[[ Data in this exercise open ]]

`src/hdl/rv_defines.svh`:
```
`ifndef RV_DEFINES_SVH
`define RV_DEFINES_SVH

// datapath width
`define XLEN 32

// integer register file shape
`define NUM_REGS 32
`define REG_ADDR_W 5

`define RESET_PC 32'h0000_0000

`endif

```
`src/hdl/rv_core_pkg.sv`:
```
`default_nettype none

`include "rv_defines.svh"

package rv_core_pkg;

  typedef logic [`XLEN-1:0] word_t;
  typedef logic [`REG_ADDR_W-1:0] reg_idx_t;
  typedef logic [`XLEN/8-1:0] byte_en_t;

  typedef enum logic [3:0] {
    ALU_ADD  = 4'd0,
    ALU_SUB  = 4'd1,
    ALU_SLL  = 4'd2,
    ALU_SLT  = 4'd3,
    ALU_SLTU = 4'd4,
    ALU_XOR  = 4'd5,
    ALU_SRL  = 4'd6,
    ALU_SRA  = 4'd7,
    ALU_OR   = 4'd8,
    ALU_AND  = 4'd9
  } alu_op_e;

  typedef enum logic {OP_A_RS1, OP_A_PC} op_a_sel_e;

  typedef enum logic [1:0] {WB_ALU, WB_LOAD, WB_PC4, WB_UIMM} wb_sel_e;

  // encoding matches funct3[1:0] of loads and stores
  typedef enum logic [1:0] {SIZE_B = 2'd0, SIZE_H = 2'd1, SIZE_W = 2'd2} mem_size_e;

endpackage

`default_nettype wire

```
`src/hdl/rv_isa_pkg.sv`:
```
`default_nettype none

package rv_isa_pkg;

  // instruction field widths
  parameter int OPCODE_W = 7;
  parameter int FUNCT3_W = 3;
  parameter int FUNCT7_W = 7;

  // funct7 value selecting sub and sra
  parameter logic [FUNCT7_W-1:0] F7_ALT = 7'b010_0000;

  typedef enum logic [OPCODE_W-1:0] {
    LOAD   = 7'b000_0011,
    STORE  = 7'b010_0011,
    BRANCH = 7'b110_0011,
    JALR   = 7'b110_0111,
    JAL    = 7'b110_1111,
    OP_IMM = 7'b001_0011,
    OP     = 7'b011_0011,
    SYSTEM = 7'b111_0011,
    AUIPC  = 7'b001_0111,
    LUI    = 7'b011_0111
  } opcode_e;

  // integer ops, shared by OP and OP-IMM
  typedef enum logic [FUNCT3_W-1:0] {
    F3_ADD_SUB = 3'd0,
    F3_SLL     = 3'd1,
    F3_SLT     = 3'd2,
    F3_SLTU    = 3'd3,
    F3_XOR     = 3'd4,
    F3_SR      = 3'd5,
    F3_OR      = 3'd6,
    F3_AND     = 3'd7
  } funct3_e;

  // branch conditions
  parameter funct3_e F3_BEQ  = funct3_e'(3'd0);
  parameter funct3_e F3_BNE  = funct3_e'(3'd1);
  parameter funct3_e F3_BLT  = funct3_e'(3'd4);
  parameter funct3_e F3_BGE  = funct3_e'(3'd5);
  parameter funct3_e F3_BLTU = funct3_e'(3'd6);
  parameter funct3_e F3_BGEU = funct3_e'(3'd7);

  // load and store widths, bit 2 marks unsigned loads
  parameter funct3_e F3_MEM_B  = funct3_e'(3'd0);
  parameter funct3_e F3_MEM_H  = funct3_e'(3'd1);
  parameter funct3_e F3_MEM_W  = funct3_e'(3'd2);
  parameter funct3_e F3_MEM_BU = funct3_e'(3'd4);
  parameter funct3_e F3_MEM_HU = funct3_e'(3'd5);

endpackage

`default_nettype wire

```
`src/hdl/alu.sv`:
```
`default_nettype none
`timescale 1ns/1ps

`include "rv_defines.svh"

module alu (
  input  wire rv_core_pkg::word_t   a,
  input  wire rv_core_pkg::word_t   b,
  input  wire rv_core_pkg::alu_op_e alu_op,
  input  wire rv_isa_pkg::funct3_e  funct3,
  input  wire rv_core_pkg::word_t   rs1_data,
  input  wire rv_core_pkg::word_t   rs2_data,
  output rv_core_pkg::word_t        result,
  output logic                      branch_taken
);
  localparam int SHAMT_W = $clog2(`XLEN);

  logic [SHAMT_W-1:0] shamt;

  assign shamt = b[SHAMT_W-1:0];

  always_comb begin
    case (alu_op)
      rv_core_pkg::ALU_ADD:  result = a + b;
      rv_core_pkg::ALU_SUB:  result = a - b;
      rv_core_pkg::ALU_SLL:  result = a << shamt;
      rv_core_pkg::ALU_SLT:  result = {31'b0, $signed(a) < $signed(b)};
      rv_core_pkg::ALU_SLTU: result = {31'b0, a < b};
      rv_core_pkg::ALU_XOR:  result = a ^ b;
      rv_core_pkg::ALU_SRL:  result = a >> shamt;
      rv_core_pkg::ALU_SRA:  result = rv_core_pkg::word_t'($signed(a) >>> shamt);
      rv_core_pkg::ALU_OR:   result = a | b;
      rv_core_pkg::ALU_AND:  result = a & b;
      default:               result = '0;
    endcase
  end

  // branch compare on register operands, independent of the operand muxes
  always_comb begin
    case (funct3)
      rv_isa_pkg::F3_BEQ:  branch_taken = (rs1_data == rs2_data);
      rv_isa_pkg::F3_BNE:  branch_taken = (rs1_data != rs2_data);
      rv_isa_pkg::F3_BLT:  branch_taken = ($signed(rs1_data) < $signed(rs2_data));
      rv_isa_pkg::F3_BGE:  branch_taken = ($signed(rs1_data) >= $signed(rs2_data));
      rv_isa_pkg::F3_BLTU: branch_taken = (rs1_data < rs2_data);
      rv_isa_pkg::F3_BGEU: branch_taken = (rs1_data >= rs2_data);
      default:             branch_taken = 1'b0;
    endcase
  end

endmodule

`default_nettype wire

```
`src/hdl/insn_decode.sv`:
```
`default_nettype none
`timescale 1ns/1ps

module insn_decode (
  input  wire rv_core_pkg::word_t insn,
  output rv_core_pkg::reg_idx_t   rs1_addr,
  output rv_core_pkg::reg_idx_t   rs2_addr,
  output rv_core_pkg::reg_idx_t   rd_addr,
  output rv_core_pkg::word_t      imm,
  output rv_core_pkg::alu_op_e    alu_op,
  output rv_core_pkg::op_a_sel_e  op_a_sel,
  output logic                    use_imm,
  output rv_core_pkg::wb_sel_e    wb_sel,
  output logic                    reg_we,
  output logic                    is_branch,
  output logic                    is_jal,
  output logic                    is_jalr,
  output logic                    mem_read,
  output logic                    mem_write,
  output rv_core_pkg::mem_size_e  mem_size,
  output logic                    load_unsigned,
  output logic                    is_ecall
);
  rv_isa_pkg::opcode_e opcode;
  rv_isa_pkg::funct3_e funct3;
  logic [rv_isa_pkg::FUNCT7_W-1:0] funct7;
  logic alt;
  rv_core_pkg::word_t imm_i, imm_s, imm_b, imm_u, imm_j;

  assign opcode   = rv_isa_pkg::opcode_e'(insn[rv_isa_pkg::OPCODE_W-1:0]);
  assign funct3   = rv_isa_pkg::funct3_e'(insn[14:12]);
  assign funct7   = insn[31:25];
  assign alt      = (funct7 == rv_isa_pkg::F7_ALT);
  assign rd_addr  = insn[11:7];
  assign rs1_addr = insn[19:15];
  assign rs2_addr = insn[24:20];

  // sign-extended immediates per format
  assign imm_i = {{20{insn[31]}}, insn[31:20]};
  assign imm_s = {{20{insn[31]}}, insn[31:25], insn[11:7]};
  assign imm_b = {{19{insn[31]}}, insn[31], insn[7], insn[30:25], insn[11:8], 1'b0};
  assign imm_u = {insn[31:12], 12'b0};
  assign imm_j = {{11{insn[31]}}, insn[31], insn[19:12], insn[20], insn[30:21], 1'b0};

  always_comb begin
    imm           = imm_i;
    alu_op        = rv_core_pkg::ALU_ADD;
    op_a_sel      = rv_core_pkg::OP_A_RS1;
    use_imm       = 1'b0;
    wb_sel        = rv_core_pkg::WB_ALU;
    reg_we        = 1'b0;
    is_branch     = 1'b0;
    is_jal        = 1'b0;
    is_jalr       = 1'b0;
    mem_read      = 1'b0;
    mem_write     = 1'b0;
    mem_size      = rv_core_pkg::mem_size_e'(funct3[1:0]);
    load_unsigned = funct3[2];
    is_ecall      = 1'b0;
    case (opcode)
      rv_isa_pkg::LUI: begin
        imm    = imm_u;
        wb_sel = rv_core_pkg::WB_UIMM;
        reg_we = 1'b1;
      end
      rv_isa_pkg::AUIPC: begin
        imm      = imm_u;
        op_a_sel = rv_core_pkg::OP_A_PC;
        use_imm  = 1'b1;
        reg_we   = 1'b1;
      end
      rv_isa_pkg::JAL: begin
        imm    = imm_j;
        is_jal = 1'b1;
        wb_sel = rv_core_pkg::WB_PC4;
        reg_we = 1'b1;
      end
      rv_isa_pkg::JALR: begin
        use_imm = 1'b1;
        is_jalr = (funct3 == rv_isa_pkg::F3_ADD_SUB);
        wb_sel  = rv_core_pkg::WB_PC4;
        reg_we  = is_jalr;
      end
      rv_isa_pkg::BRANCH: begin
        imm       = imm_b;
        // funct3 2 and 3 are reserved
        is_branch = (funct3[2:1] != 2'b01);
      end
      rv_isa_pkg::LOAD: begin
        use_imm  = 1'b1;
        wb_sel   = rv_core_pkg::WB_LOAD;
        mem_read = funct3 inside {rv_isa_pkg::F3_MEM_B, rv_isa_pkg::F3_MEM_H,
                                  rv_isa_pkg::F3_MEM_W, rv_isa_pkg::F3_MEM_BU,
                                  rv_isa_pkg::F3_MEM_HU};
        reg_we   = mem_read;
      end
      rv_isa_pkg::STORE: begin
        imm       = imm_s;
        use_imm   = 1'b1;
        mem_write = funct3 inside {rv_isa_pkg::F3_MEM_B, rv_isa_pkg::F3_MEM_H,
                                   rv_isa_pkg::F3_MEM_W};
      end
      rv_isa_pkg::OP_IMM, rv_isa_pkg::OP: begin
        use_imm = (opcode == rv_isa_pkg::OP_IMM);
        case (funct3)
          rv_isa_pkg::F3_ADD_SUB: begin
            if (!use_imm && alt) alu_op = rv_core_pkg::ALU_SUB;
            else alu_op = rv_core_pkg::ALU_ADD;
          end
          rv_isa_pkg::F3_SLL:  alu_op = rv_core_pkg::ALU_SLL;
          rv_isa_pkg::F3_SLT:  alu_op = rv_core_pkg::ALU_SLT;
          rv_isa_pkg::F3_SLTU: alu_op = rv_core_pkg::ALU_SLTU;
          rv_isa_pkg::F3_XOR:  alu_op = rv_core_pkg::ALU_XOR;
          rv_isa_pkg::F3_SR: begin
            if (alt) alu_op = rv_core_pkg::ALU_SRA;
            else alu_op = rv_core_pkg::ALU_SRL;
          end
          rv_isa_pkg::F3_OR:   alu_op = rv_core_pkg::ALU_OR;
          default:             alu_op = rv_core_pkg::ALU_AND;
        endcase
        // funct7 is immediate bits except for shifts
        if (use_imm) begin
          reg_we = !(funct3 inside {rv_isa_pkg::F3_SLL, rv_isa_pkg::F3_SR}) ||
                   funct7 == '0 || (alt && funct3 == rv_isa_pkg::F3_SR);
        end else begin
          reg_we = funct7 == '0 ||
                   (alt && funct3 inside {rv_isa_pkg::F3_ADD_SUB, rv_isa_pkg::F3_SR});
        end
      end
      rv_isa_pkg::SYSTEM: begin
        is_ecall = (insn[31:7] == '0);
      end
      default: begin
      end
    endcase
  end

endmodule

`default_nettype wire

```
`src/hdl/lsu.sv`:
```
`default_nettype none
`timescale 1ns/1ps

module lsu (
  input  wire                         rst,
  input  wire rv_core_pkg::word_t     addr,
  input  wire rv_core_pkg::word_t     store_data,
  input  wire                         mem_read,
  input  wire                         mem_write,
  input  wire rv_core_pkg::mem_size_e mem_size,
  input  wire                         load_unsigned,
  input  wire rv_core_pkg::word_t     dmem_rdata,
  output rv_core_pkg::word_t          dmem_addr,
  output rv_core_pkg::word_t          dmem_wdata,
  output rv_core_pkg::byte_en_t       dmem_be,
  output rv_core_pkg::word_t          load_data
);
  rv_core_pkg::byte_en_t be_base;
  rv_core_pkg::word_t rdata_shifted;

  assign dmem_addr = addr;

  // replicate so every lane carries the data, enables pick the lane
  always_comb begin
    case (mem_size)
      rv_core_pkg::SIZE_B: begin
        dmem_wdata = {4{store_data[7:0]}};
        be_base    = 4'b0001;
      end
      rv_core_pkg::SIZE_H: begin
        dmem_wdata = {2{store_data[15:0]}};
        be_base    = 4'b0011;
      end
      default: begin
        dmem_wdata = store_data;
        be_base    = 4'b1111;
      end
    endcase
  end

  assign dmem_be = (mem_write && !rst) ? rv_core_pkg::byte_en_t'(be_base << addr[1:0]) : '0;

  // bring the addressed byte or half down to bit 0
  assign rdata_shifted = dmem_rdata >> {addr[1:0], 3'b000};

  always_comb begin
    case (mem_size)
      rv_core_pkg::SIZE_B:
        load_data = {{24{rdata_shifted[7] & !load_unsigned}}, rdata_shifted[7:0]};
      rv_core_pkg::SIZE_H:
        load_data = {{16{rdata_shifted[15] & !load_unsigned}}, rdata_shifted[15:0]};
      default:
        load_data = dmem_rdata;
    endcase
  end

  always_comb begin
    if (!rst && (mem_read || mem_write)) begin
      a_natural_align: assert final ((mem_size == rv_core_pkg::SIZE_B) ||
                                     (mem_size == rv_core_pkg::SIZE_H && !addr[0]) ||
                                     (addr[1:0] == 2'b00));
    end
  end

endmodule

`default_nettype wire

```
`src/hdl/pc_unit.sv`:
```
`default_nettype none
`timescale 1ns/1ps

`include "rv_defines.svh"

module pc_unit (
  input  wire                     clk,
  input  wire                     rst,
  input  wire                     halt,
  input  wire                     is_branch,
  input  wire                     branch_taken,
  input  wire                     is_jal,
  input  wire                     is_jalr,
  input  wire rv_core_pkg::word_t imm,
  input  wire rv_core_pkg::word_t jalr_target,
  output rv_core_pkg::word_t      pc,
  output rv_core_pkg::word_t      pc_plus4
);
  rv_core_pkg::word_t pc_next;

  assign pc_plus4 = pc + `XLEN'd4;

  always_comb begin
    if (halt) begin
      pc_next = pc;
    end else if (is_jalr) begin
      pc_next = {jalr_target[`XLEN-1:1], 1'b0};
    end else if (is_jal || (is_branch && branch_taken)) begin
      pc_next = pc + imm;
    end else begin
      pc_next = pc_plus4;
    end
  end

  always_ff @(posedge clk) begin
    if (rst) pc <= `RESET_PC;
    else pc <= pc_next;
  end

  // targets come from decode and ALU, so alignment is a system property
  a_pc_aligned: assert property (@(posedge clk) disable iff (rst) pc[1:0] == 2'b00);

endmodule

`default_nettype wire

```
`src/hdl/reg_file.sv`:
```
`default_nettype none
`timescale 1ns/1ps

`include "rv_defines.svh"

module reg_file (
  input  wire                      clk,
  input  wire                      rst,
  input  wire                      we,
  input  wire rv_core_pkg::reg_idx_t rd_addr,
  input  wire rv_core_pkg::reg_idx_t rs1_addr,
  input  wire rv_core_pkg::reg_idx_t rs2_addr,
  input  wire rv_core_pkg::word_t    rd_data,
  output rv_core_pkg::word_t         rs1_data,
  output rv_core_pkg::word_t         rs2_data
);
  rv_core_pkg::word_t regs [`NUM_REGS];

  always_ff @(posedge clk) begin
    if (rst) begin
      for (int i = 0; i < `NUM_REGS; i++) begin
        regs[i] <= '0;
      end
    end else if (we && rd_addr != '0) begin
      regs[rd_addr] <= rd_data;
    end
  end

  // asynchronous read ports
  assign rs1_data = regs[rs1_addr];
  assign rs2_data = regs[rs2_addr];

  a_x0_reads_zero: assert property (@(posedge clk) disable iff (rst)
    (rs1_addr == '0 |-> rs1_data == '0) and (rs2_addr == '0 |-> rs2_data == '0));

endmodule

`default_nettype wire

```
`src/hdl/rv_core.sv`:
```
`default_nettype none
`timescale 1ns/1ps

module rv_core (
  input  wire                     clk,
  input  wire                     rst,
  output rv_core_pkg::word_t      imem_addr,
  input  wire rv_core_pkg::word_t imem_data,
  output rv_core_pkg::word_t      dmem_addr,
  output rv_core_pkg::word_t      dmem_wdata,
  output rv_core_pkg::byte_en_t   dmem_be,
  input  wire rv_core_pkg::word_t dmem_rdata,
  output logic                    halt
);
  rv_core_pkg::reg_idx_t rs1_addr, rs2_addr, rd_addr;
  rv_core_pkg::word_t imm, rs1_data, rs2_data, rd_data, alu_a, alu_b;
  rv_core_pkg::word_t alu_result, pc, pc_plus4, load_data;
  rv_core_pkg::alu_op_e alu_op;
  rv_core_pkg::op_a_sel_e op_a_sel;
  rv_core_pkg::wb_sel_e wb_sel;
  rv_core_pkg::mem_size_e mem_size;
  rv_isa_pkg::funct3_e funct3;
  logic use_imm, reg_we, is_branch, is_jal, is_jalr, mem_read, mem_write;
  logic load_unsigned, is_ecall, branch_taken;

  assign imem_addr = pc;
  assign funct3    = rv_isa_pkg::funct3_e'(imem_data[14:12]);
  assign halt      = is_ecall && !rst;
  assign alu_a     = (op_a_sel == rv_core_pkg::OP_A_PC) ? pc : rs1_data;
  assign alu_b     = use_imm ? imm : rs2_data;

  always_comb begin
    case (wb_sel)
      rv_core_pkg::WB_LOAD: rd_data = load_data;
      rv_core_pkg::WB_PC4:  rd_data = pc_plus4;
      rv_core_pkg::WB_UIMM: rd_data = imm;
      default:              rd_data = alu_result;
    endcase
  end

  insn_decode u_insn_decode (
    .insn(imem_data), .rs1_addr(rs1_addr), .rs2_addr(rs2_addr), .rd_addr(rd_addr),
    .imm(imm), .alu_op(alu_op), .op_a_sel(op_a_sel), .use_imm(use_imm), .wb_sel(wb_sel),
    .reg_we(reg_we), .is_branch(is_branch), .is_jal(is_jal), .is_jalr(is_jalr),
    .mem_read(mem_read), .mem_write(mem_write), .mem_size(mem_size),
    .load_unsigned(load_unsigned), .is_ecall(is_ecall)
  );

  // halted ECALL retires nothing
  reg_file u_reg_file (
    .clk(clk), .rst(rst), .we(reg_we && !halt), .rd_addr(rd_addr), .rs1_addr(rs1_addr),
    .rs2_addr(rs2_addr), .rd_data(rd_data), .rs1_data(rs1_data), .rs2_data(rs2_data)
  );

  alu u_alu (
    .a(alu_a), .b(alu_b), .alu_op(alu_op), .funct3(funct3), .rs1_data(rs1_data),
    .rs2_data(rs2_data), .result(alu_result), .branch_taken(branch_taken)
  );

  pc_unit u_pc_unit (
    .clk(clk), .rst(rst), .halt(halt), .is_branch(is_branch), .branch_taken(branch_taken),
    .is_jal(is_jal), .is_jalr(is_jalr), .imm(imm), .jalr_target(alu_result), .pc(pc),
    .pc_plus4(pc_plus4)
  );

  lsu u_lsu (
    .rst(rst), .addr(alu_result), .store_data(rs2_data), .mem_read(mem_read),
    .mem_write(mem_write), .mem_size(mem_size), .load_unsigned(load_unsigned),
    .dmem_rdata(dmem_rdata), .dmem_addr(dmem_addr), .dmem_wdata(dmem_wdata),
    .dmem_be(dmem_be), .load_data(load_data)
  );

endmodule

`default_nettype wire

```
`config.mk`:
```
export PLATFORM = sky130hd
export DESIGN_NAME = rv_core
export DESIGN_NICKNAME = d
export VERILOG_FILES = /design/src/hdl/rv_core_pkg.sv /design/src/hdl/rv_isa_pkg.sv /design/src/hdl/alu.sv /design/src/hdl/insn_decode.sv /design/src/hdl/lsu.sv /design/src/hdl/pc_unit.sv /design/src/hdl/reg_file.sv /design/src/hdl/rv_core.sv
export VERILOG_INCLUDE_DIRS = /design/src /design/src/hdl
export SDC_FILE = /design/constraint.sdc
export NUM_CORES = 2
export LEC_CHECK = 0
export ABC_AREA = 1
export BUFFER_PORTS_ARGS = -buffer_cell sky130_fd_sc_hd__buf_2
export CELL_PAD_IN_SITES_DETAIL_PLACEMENT = 0
export CELL_PAD_IN_SITES_GLOBAL_PLACEMENT = 2
export CORE_UTILIZATION = 40
export DETAILED_ROUTE_END_ITERATION = 12
export PLACE_DENSITY_LB_ADDON = 0.1
export SLEW_MARGIN = 5
export SYNTH_ARGS = -nofsm -noshare
export SYNTH_HDL_FRONTEND = slang
export SYNTH_SLANG_ARGS = --single-unit
```
`constraint.sdc`:
```
create_clock -name clk -period 14.95 [get_ports clk]
set_clock_uncertainty 0.15 [all_clocks]
set_input_delay 2.2425 -clock clk [delete_from_list [all_inputs] [get_ports clk]]
set_output_delay 2.2425 -clock clk [all_outputs]
set_load 0.02 [all_outputs]
```
==> impl_metrics.json <==
{
  "p_clk_share_pct": 33.3,
  "grt_util_met1_pct": 53.2,
  "gr-total-overflow": 0,
  "postCtsResizedCells": 0,
  "clock_latency_ns": 0.83,
  "path_class": "input pin to output port",
  "cts_root_buffer": "clkbuf_16",
  "routedWlPerCell_um": 30.8,
  "timing.setup.tns_ns": 0,
  "synthArstFlopShare_pct": 0,
  "yosysSeqAreaShare_pct": 42.7,
  "synth-edff-count": 1024,
  "status": "finished, final reports clean",
  "synth_cell_types": 67,
  "grt_use_met3_pct": 6.28,
  "fp.coreArea_mm2": 0.182,
  "htree_levels": 4,
  "die-area_mm2": 0.185,
  "cts.sinks": 1056,
  "cts_tree": "yes",
  "hold_violations": 0,
  "drv_slew": 0,
  "finalSetupViolations": 0,
  "fp-row-count": 156,
  "p_comb_share_pct": 31.2,
  "synthesis.area_mm2": 0.0734,
  "min_path_type": "flip-flop to flip-flop",
  "fin_util_pct": 44.1,
  "grt_pass1_vias": 68600,
  "grt_usage_pct": 39.9,
  "io_buffers": 166,
  "drc": 0,
  "cap_violations": 0,
  "drtIter0Drc": 10300,
  "antenna_found_initial": 20,
  "drive_gt1_share_pct": 7.47,
  "p_sw_share_pct": 39.4,
  "place.gp.congestion": 1.01,
  "vias": 75100,
  "grt_pass1_wl_um": 526000,
  "die_w_um": 431,
  "r2r_cells": 34,
  "required_ns": 12.56,
  "pwr_density_cell_mw_per_mm2": 119,
  "grt_start_max_net_pins": 161,
  "ys.flop_type": "edfxtp_1",
  "max_freq_mhz": 82.0,
  "synth_cells": 10100,
  "yosys_warnings": 0,
  "cp_slowest_cell": "buf_4",
  "wl_um": 381000,
  "via_per_inst": 6.08,
  "seqPwrFrac_pct": 35.5,
  "holdWs_ns": 0.417,
  "worstPathArrival_ns": 9.81,
  "cts_buffers": 134,
  "power_leakage_nw": 33.9,
  "drtPass1Iterations": 9,
  "fin_crit_sh_pct": 81.6,
  "p_switching_mw": 3.76,
  "crit_path_frequent_cell": "nand2_1",
  "tightest_slew_ns": 1.30,
  "nets": 10100,
  "io_pins": 167,
  "hpwlAfterDp_um": 244000,
  "ant_nets": 0,
  "cp_max_fo": 87,
  "syn_avg_cell_area_um2": 7.25,
  "synth_seq_cells": 1056,
  "end_kind": "output port",
  "fp.dieH_um": 431,
  "rsz0062_at_grt": "false",
  "slew-limit-headroom_pct": 12.9,
  "grt_busiest_layer": "met2",
  "ctsHoldBuffers": 0,
  "cts_setup_buffers": 0,
  "grt_use_met2_pct": 61.7,
  "start_kind": "input pin",
  "clk_path_buf_depth": 3,
  "intPower_mw": 5.78,
  "syn_to_final_growth_pct": 8.87,
  "whs_path_depth": 2,
  "ir_worst_vdd_mv": 0.0961,
  "start_util_pct": 40.5,
  "power_mw": 9.54,
  "cpPeakStageDelay_ns": 0.90,
  "path_clk_slew_ns": 0.05,
  "period_minus_slack_ns": 12.20
}
layout by cell type (no fill, tap or decap), types with 32 or more instances in the layout:
master        n
o211ai_1    140
nand2_2      71
o22ai_1      53
nand2_1    2203
buf_2       157
nand4_1      41
conb_1       32
clkbuf_16   140
nand3_1    1214
clkbuf_1     38
edfxtp_1   1024
clkinv_1     36
nor2_1     1325
buf_4       177
inv_1      1042
ha_1        161
dfxtp_1      32
nor2_2       53
o221ai_1     35
xor2_1       47
nor3_1       53
or2_2        40
o21ai_0     840
a21oi_1     693
power by group through the flow:
stage	Sequential [mW]	Clock, mW	Combinational [mW]
after floorplan	3.44	0	1.72
after global placement	3.44	0	2.88
after detailed placement	3.45	0	2.87
after CTS	3.38	3.19	2.88
after global routing	3.40	3.30	3.10
final	3.39	3.18	2.97
through the flow:
| stage | area (um2) | std cells | setup WS [ns] |
|---|---|---|---|
| after CTS | 79900 | 12300 | 2.99 |
| after global routing | 80000 | 12300 | 2.28 |
| after detailed placement | 75800 | 12100 | 3.00 |
| after global placement | 75800 | 12100 | 2.93 |
| after floorplan | 73600 | 10200 | 5.34 |
| final | 80000 | 12400 | 2.75 |
registers in the layout (all words and copies together), names as in the netlist:
signal,count
u_reg_file.regs,1024
u_pc_unit.pc,32
final cells by class:
type / count / area (um2)
fill: 18700 / 102000
sequential: 1056 / 31400
antenna: 6 / 15.0
timing repair buffer: 353 / 2460
inverter: 1071 / 4060
clock inverter: 54 / 459
clock buffer: 178 / 3650
tap: 2370 / 2970
multi-input combinational: 7262 / 35000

[[ Data in this exercise closed ]]

* _The task_
The word "property" appears in some lines above. Return every one of those lines.

* _Task result_
  // targets come from decode and ALU, so alignment is a system property
  a_pc_aligned: assert property (@(posedge clk) disable iff (rst) pc[1:0] == 2'b00);
  a_x0_reads_zero: assert property (@(posedge clk) disable iff (rst)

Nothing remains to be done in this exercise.